↓
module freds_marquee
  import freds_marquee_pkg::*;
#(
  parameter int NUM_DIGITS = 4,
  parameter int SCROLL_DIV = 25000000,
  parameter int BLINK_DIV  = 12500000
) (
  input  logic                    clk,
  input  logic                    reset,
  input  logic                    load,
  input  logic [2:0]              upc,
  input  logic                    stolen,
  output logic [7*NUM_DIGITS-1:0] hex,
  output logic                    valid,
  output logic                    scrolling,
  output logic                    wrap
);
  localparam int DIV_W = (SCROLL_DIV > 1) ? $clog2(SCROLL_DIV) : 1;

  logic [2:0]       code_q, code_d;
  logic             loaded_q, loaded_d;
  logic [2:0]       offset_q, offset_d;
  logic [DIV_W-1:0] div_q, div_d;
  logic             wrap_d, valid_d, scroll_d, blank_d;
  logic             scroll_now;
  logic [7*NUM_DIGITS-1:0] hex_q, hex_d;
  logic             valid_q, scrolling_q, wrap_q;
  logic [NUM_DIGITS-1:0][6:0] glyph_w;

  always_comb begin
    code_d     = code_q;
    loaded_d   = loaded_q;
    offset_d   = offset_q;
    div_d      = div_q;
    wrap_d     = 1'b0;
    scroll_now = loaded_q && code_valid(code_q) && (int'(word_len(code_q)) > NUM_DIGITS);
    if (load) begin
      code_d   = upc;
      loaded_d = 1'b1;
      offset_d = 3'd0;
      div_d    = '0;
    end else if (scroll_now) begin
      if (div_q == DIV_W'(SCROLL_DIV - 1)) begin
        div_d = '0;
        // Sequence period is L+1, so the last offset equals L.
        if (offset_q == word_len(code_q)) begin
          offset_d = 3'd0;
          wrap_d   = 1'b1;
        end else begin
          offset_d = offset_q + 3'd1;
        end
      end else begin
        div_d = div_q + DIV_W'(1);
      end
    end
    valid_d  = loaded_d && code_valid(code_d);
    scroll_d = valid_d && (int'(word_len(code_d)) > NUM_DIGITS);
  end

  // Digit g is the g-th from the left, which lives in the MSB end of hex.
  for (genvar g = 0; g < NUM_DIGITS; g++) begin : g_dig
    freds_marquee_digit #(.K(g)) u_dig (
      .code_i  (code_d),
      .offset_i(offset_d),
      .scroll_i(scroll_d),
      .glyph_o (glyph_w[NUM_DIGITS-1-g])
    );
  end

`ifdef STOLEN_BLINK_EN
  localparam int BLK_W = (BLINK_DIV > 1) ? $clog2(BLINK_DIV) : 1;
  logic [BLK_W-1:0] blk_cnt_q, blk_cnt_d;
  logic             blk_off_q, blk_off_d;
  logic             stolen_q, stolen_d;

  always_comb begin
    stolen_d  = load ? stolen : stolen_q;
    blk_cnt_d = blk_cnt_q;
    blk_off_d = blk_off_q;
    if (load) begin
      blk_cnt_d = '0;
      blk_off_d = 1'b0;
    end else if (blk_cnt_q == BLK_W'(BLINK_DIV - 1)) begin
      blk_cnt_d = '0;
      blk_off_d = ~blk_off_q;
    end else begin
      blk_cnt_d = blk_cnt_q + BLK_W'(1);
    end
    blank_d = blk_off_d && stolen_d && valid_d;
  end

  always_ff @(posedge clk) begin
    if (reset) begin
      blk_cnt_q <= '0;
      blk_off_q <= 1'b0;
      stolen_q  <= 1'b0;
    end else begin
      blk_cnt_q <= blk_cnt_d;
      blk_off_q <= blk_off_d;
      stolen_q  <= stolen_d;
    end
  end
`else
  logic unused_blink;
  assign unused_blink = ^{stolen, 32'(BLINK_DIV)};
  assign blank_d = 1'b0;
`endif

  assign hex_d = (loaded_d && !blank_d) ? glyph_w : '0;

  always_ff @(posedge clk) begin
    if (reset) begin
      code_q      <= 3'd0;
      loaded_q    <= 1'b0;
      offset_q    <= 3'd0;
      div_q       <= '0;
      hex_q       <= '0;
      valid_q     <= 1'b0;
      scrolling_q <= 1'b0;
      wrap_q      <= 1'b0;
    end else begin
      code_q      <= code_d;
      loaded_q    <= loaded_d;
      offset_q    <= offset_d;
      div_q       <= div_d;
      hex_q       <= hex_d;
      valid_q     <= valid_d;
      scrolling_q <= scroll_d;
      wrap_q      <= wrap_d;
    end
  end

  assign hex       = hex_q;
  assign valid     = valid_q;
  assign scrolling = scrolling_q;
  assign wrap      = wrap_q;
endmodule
↑
↓
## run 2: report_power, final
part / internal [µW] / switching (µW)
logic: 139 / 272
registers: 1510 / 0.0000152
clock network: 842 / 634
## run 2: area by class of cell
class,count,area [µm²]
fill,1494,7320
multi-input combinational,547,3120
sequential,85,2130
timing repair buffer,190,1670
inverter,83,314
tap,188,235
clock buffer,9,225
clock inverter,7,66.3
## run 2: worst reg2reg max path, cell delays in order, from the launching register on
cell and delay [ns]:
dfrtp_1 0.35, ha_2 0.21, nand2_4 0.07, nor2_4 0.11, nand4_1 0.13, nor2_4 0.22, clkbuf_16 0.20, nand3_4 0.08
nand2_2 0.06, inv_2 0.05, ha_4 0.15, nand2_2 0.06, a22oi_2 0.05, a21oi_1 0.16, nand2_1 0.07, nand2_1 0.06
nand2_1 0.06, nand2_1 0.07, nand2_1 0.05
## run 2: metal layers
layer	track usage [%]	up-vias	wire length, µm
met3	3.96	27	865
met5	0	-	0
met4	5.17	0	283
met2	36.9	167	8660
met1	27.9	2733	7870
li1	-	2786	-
↑
- _WHAT YOU HAVE TO DO_
Wherever the word "clock" appears in a line of the data above, copy that line.

- _RESULT FOR THIS TASK_
clock network: 842 / 634
clock buffer,9,225
clock inverter,7,66.3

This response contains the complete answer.